> _Task goal_:
From the entries below, copy exactly the lines from the one that contains "inv_2: 3 / 11.26" through the one that contains "min reg2reg | r_sync1 | r_sync2 | 0.21", both included, and only those.

Records from a data source
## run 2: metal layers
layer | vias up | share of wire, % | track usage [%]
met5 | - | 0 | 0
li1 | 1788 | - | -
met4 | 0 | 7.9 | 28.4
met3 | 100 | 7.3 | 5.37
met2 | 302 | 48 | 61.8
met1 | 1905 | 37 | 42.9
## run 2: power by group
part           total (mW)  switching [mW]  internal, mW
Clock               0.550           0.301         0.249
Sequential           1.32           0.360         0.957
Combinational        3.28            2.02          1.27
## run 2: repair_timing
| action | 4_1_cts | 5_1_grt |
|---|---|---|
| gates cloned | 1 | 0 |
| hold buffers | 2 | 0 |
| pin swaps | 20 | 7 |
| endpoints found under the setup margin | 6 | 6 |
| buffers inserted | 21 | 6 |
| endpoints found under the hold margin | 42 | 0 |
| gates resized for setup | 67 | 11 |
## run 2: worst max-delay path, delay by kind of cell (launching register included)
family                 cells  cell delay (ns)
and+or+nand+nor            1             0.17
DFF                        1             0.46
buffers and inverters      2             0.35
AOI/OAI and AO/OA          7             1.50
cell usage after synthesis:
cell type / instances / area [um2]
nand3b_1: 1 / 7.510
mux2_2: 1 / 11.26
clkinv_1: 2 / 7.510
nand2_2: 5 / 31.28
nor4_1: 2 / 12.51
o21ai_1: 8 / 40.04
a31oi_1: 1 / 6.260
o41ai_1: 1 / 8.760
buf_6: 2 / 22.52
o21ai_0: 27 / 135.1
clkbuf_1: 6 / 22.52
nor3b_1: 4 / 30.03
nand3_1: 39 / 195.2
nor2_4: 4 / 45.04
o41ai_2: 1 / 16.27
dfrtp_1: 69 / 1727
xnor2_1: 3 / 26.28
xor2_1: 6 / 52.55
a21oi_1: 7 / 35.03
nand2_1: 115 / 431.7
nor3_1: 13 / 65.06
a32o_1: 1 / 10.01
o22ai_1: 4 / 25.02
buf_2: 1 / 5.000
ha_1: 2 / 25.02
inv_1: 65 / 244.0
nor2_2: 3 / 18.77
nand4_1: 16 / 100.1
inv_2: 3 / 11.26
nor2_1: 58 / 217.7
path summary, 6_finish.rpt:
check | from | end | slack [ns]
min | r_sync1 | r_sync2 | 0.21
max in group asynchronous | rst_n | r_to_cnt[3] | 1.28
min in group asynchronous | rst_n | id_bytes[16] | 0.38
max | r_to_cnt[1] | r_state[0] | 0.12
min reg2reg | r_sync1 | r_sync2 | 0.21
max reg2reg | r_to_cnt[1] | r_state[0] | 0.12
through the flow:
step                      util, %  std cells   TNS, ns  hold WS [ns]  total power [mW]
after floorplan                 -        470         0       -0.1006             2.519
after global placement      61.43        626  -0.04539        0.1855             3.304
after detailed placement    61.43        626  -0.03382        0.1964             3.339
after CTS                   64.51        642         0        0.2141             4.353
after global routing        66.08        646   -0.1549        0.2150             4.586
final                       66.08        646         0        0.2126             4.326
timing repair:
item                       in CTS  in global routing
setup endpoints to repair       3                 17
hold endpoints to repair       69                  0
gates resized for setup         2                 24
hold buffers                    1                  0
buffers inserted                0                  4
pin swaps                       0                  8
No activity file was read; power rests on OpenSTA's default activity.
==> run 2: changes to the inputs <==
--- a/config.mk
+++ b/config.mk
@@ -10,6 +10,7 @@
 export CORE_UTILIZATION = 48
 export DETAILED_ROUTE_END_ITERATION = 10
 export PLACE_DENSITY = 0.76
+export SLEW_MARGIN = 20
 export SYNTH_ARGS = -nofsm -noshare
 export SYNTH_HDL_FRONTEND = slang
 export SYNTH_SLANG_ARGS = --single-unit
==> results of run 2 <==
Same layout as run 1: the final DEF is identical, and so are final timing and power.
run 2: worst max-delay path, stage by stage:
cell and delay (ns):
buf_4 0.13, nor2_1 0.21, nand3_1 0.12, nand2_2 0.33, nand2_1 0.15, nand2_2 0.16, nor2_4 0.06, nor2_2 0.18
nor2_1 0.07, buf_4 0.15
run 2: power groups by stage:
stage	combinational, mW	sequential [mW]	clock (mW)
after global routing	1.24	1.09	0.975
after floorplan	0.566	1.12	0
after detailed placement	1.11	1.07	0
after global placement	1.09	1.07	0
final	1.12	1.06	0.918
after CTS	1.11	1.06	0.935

> _Expected answer_:
inv_2: 3 / 11.26
nor2_1: 58 / 217.7
path summary, 6_finish.rpt:
check | from | end | slack [ns]
min | r_sync1 | r_sync2 | 0.21
max in group asynchronous | rst_n | r_to_cnt[3] | 1.28
min in group asynchronous | rst_n | id_bytes[16] | 0.38
max | r_to_cnt[1] | r_state[0] | 0.12
min reg2reg | r_sync1 | r_sync2 | 0.21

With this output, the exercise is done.